BEGIN Extracted data

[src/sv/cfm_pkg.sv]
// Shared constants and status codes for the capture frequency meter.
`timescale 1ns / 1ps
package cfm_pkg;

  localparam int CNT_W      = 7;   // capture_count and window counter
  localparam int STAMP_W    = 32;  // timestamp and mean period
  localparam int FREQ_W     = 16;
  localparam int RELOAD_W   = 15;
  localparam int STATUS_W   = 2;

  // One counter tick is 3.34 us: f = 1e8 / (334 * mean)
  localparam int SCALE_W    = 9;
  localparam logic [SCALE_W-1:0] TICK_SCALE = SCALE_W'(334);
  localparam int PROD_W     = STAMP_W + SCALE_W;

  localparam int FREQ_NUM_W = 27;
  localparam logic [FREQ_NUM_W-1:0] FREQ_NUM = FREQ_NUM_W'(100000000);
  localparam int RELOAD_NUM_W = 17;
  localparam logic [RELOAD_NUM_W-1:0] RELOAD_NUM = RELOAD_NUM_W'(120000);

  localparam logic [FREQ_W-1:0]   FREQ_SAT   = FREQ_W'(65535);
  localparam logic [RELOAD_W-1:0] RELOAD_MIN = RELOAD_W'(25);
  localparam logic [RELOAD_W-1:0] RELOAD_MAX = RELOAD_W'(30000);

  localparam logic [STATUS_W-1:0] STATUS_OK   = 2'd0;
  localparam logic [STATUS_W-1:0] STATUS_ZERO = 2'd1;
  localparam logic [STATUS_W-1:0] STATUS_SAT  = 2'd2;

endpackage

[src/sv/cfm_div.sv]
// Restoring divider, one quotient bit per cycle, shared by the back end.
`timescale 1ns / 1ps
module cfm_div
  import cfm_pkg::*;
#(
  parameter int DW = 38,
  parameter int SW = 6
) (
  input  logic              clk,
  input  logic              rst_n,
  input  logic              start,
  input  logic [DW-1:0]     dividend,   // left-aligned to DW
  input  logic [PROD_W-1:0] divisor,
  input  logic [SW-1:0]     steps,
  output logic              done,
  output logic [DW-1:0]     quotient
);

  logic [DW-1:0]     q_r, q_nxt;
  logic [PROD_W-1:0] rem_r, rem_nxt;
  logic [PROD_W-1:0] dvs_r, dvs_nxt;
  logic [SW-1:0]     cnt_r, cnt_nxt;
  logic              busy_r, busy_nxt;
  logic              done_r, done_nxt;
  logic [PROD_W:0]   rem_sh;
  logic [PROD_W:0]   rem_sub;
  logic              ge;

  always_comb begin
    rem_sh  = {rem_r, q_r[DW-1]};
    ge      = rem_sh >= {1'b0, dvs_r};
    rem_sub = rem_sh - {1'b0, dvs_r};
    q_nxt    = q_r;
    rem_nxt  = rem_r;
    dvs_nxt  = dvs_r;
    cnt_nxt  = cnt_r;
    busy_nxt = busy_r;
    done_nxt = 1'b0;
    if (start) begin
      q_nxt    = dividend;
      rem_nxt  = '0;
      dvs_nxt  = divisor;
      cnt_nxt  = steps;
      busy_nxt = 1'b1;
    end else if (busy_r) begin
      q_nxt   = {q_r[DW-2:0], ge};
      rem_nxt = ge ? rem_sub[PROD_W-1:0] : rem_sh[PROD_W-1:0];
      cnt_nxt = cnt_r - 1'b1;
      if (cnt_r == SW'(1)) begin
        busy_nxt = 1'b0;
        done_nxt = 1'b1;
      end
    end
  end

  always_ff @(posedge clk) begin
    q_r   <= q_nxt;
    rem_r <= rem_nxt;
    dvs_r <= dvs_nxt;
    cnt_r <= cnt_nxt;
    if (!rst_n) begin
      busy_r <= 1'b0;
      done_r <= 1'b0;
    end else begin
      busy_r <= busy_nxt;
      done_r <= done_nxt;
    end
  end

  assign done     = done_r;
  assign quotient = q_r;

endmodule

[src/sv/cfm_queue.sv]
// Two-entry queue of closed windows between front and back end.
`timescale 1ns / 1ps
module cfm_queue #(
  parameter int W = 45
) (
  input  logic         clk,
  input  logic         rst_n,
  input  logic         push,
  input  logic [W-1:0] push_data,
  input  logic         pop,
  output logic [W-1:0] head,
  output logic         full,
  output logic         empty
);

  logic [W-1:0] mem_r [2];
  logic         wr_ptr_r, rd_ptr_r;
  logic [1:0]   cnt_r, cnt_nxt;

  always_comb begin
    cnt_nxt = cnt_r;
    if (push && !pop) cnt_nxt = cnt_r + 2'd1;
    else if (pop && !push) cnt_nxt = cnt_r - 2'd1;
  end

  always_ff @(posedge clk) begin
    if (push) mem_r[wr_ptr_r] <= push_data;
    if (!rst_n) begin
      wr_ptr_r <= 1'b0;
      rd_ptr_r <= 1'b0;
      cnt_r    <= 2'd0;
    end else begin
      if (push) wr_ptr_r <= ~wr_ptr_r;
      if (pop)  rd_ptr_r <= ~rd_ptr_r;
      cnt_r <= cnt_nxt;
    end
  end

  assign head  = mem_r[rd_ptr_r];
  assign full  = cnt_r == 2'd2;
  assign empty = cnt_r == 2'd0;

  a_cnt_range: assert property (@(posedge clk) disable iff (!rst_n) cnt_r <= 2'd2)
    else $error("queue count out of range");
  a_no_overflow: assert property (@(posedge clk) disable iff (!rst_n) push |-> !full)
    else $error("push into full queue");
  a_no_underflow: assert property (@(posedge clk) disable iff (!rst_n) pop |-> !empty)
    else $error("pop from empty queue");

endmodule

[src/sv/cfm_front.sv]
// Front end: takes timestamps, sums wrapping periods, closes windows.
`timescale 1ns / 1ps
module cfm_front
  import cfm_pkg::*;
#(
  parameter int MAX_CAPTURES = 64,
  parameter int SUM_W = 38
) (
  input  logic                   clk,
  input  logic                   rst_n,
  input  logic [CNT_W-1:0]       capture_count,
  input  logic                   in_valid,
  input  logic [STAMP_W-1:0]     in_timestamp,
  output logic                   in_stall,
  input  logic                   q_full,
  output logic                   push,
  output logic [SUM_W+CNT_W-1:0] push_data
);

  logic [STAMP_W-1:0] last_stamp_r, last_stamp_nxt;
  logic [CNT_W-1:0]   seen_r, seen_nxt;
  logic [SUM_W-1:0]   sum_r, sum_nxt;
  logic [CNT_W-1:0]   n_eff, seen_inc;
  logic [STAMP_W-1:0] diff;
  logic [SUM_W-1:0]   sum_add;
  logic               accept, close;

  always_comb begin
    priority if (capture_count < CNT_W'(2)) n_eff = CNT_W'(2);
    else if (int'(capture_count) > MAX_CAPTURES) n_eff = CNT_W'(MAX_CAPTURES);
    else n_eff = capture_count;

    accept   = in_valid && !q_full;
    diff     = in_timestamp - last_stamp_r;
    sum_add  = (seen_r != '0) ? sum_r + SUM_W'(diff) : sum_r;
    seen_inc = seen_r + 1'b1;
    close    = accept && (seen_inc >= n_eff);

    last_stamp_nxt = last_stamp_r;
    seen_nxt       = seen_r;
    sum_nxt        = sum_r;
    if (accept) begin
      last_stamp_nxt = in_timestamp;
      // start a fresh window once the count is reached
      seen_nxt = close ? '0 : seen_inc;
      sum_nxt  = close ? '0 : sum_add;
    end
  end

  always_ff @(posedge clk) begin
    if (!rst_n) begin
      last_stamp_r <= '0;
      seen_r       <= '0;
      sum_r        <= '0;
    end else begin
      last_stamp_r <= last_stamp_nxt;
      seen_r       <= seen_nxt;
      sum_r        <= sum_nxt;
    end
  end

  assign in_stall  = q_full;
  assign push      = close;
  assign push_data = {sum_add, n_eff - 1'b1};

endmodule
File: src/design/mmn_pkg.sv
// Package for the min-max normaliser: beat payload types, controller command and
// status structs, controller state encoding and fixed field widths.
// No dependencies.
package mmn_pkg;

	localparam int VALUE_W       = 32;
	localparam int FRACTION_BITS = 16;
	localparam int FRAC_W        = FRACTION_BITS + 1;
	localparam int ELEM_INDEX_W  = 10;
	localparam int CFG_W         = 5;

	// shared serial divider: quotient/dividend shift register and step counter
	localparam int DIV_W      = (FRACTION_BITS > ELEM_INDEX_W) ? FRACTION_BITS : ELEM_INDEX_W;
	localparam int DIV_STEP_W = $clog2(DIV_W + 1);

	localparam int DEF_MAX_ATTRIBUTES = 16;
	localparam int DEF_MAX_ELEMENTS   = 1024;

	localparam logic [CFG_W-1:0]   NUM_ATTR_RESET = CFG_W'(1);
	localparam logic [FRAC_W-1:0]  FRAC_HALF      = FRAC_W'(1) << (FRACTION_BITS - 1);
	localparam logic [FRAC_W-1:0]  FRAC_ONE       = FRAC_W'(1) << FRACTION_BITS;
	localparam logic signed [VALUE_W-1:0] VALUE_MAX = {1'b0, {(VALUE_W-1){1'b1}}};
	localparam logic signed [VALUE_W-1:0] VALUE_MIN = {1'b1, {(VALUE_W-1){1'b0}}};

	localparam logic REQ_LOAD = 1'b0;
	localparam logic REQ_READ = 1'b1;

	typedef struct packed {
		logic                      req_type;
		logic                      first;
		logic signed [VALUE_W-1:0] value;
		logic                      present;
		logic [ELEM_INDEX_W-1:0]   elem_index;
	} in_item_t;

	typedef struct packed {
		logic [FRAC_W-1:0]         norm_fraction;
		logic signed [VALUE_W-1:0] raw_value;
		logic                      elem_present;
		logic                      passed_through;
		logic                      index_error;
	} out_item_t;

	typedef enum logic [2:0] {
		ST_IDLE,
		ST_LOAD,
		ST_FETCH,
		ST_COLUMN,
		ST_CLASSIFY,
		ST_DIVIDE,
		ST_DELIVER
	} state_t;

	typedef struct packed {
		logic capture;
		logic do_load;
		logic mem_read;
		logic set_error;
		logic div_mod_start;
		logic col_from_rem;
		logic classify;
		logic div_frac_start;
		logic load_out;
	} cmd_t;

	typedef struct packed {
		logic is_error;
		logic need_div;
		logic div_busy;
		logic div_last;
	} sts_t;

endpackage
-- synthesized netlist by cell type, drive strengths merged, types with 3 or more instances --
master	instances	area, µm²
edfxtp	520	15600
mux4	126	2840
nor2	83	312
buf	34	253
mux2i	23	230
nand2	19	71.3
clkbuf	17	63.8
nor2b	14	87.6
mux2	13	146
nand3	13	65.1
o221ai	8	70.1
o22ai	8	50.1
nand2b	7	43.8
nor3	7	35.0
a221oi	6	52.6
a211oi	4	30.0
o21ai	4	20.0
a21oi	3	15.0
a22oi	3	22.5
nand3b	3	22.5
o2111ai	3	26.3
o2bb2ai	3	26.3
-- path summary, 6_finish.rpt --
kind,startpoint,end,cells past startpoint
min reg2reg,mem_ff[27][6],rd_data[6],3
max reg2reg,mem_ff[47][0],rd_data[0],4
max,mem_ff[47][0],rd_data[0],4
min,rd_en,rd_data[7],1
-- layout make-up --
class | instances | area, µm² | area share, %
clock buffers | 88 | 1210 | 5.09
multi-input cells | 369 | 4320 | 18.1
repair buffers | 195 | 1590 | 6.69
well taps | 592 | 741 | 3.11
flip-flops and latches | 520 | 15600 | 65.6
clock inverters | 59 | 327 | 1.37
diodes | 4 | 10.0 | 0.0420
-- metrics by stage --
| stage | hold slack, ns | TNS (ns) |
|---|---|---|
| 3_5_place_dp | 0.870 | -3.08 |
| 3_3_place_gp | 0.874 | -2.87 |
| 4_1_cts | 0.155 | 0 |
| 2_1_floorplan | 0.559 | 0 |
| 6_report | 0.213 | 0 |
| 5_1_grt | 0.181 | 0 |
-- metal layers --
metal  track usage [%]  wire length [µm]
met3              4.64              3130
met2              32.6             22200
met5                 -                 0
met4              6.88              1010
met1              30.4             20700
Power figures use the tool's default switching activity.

END Extracted data

▶ _Assignment_:
Write out the line containing "max,mem_ff[47][0],rd_data[0],4" and every line after it through the end of the entries. Keep each one exactly as it is, and add nothing.

▶ _Output of the task_:
max,mem_ff[47][0],rd_data[0],4
min,rd_en,rd_data[7],1
-- layout make-up --
class | instances | area, µm² | area share, %
clock buffers | 88 | 1210 | 5.09
multi-input cells | 369 | 4320 | 18.1
repair buffers | 195 | 1590 | 6.69
well taps | 592 | 741 | 3.11
flip-flops and latches | 520 | 15600 | 65.6
clock inverters | 59 | 327 | 1.37
diodes | 4 | 10.0 | 0.0420
-- metrics by stage --
| stage | hold slack, ns | TNS (ns) |
|---|---|---|
| 3_5_place_dp | 0.870 | -3.08 |
| 3_3_place_gp | 0.874 | -2.87 |
| 4_1_cts | 0.155 | 0 |
| 2_1_floorplan | 0.559 | 0 |
| 6_report | 0.213 | 0 |
| 5_1_grt | 0.181 | 0 |
-- metal layers --
metal  track usage [%]  wire length [µm]
met3              4.64              3130
met2              32.6             22200
met5                 -                 0
met4              6.88              1010
met1              30.4             20700
Power figures use the tool's default switching activity.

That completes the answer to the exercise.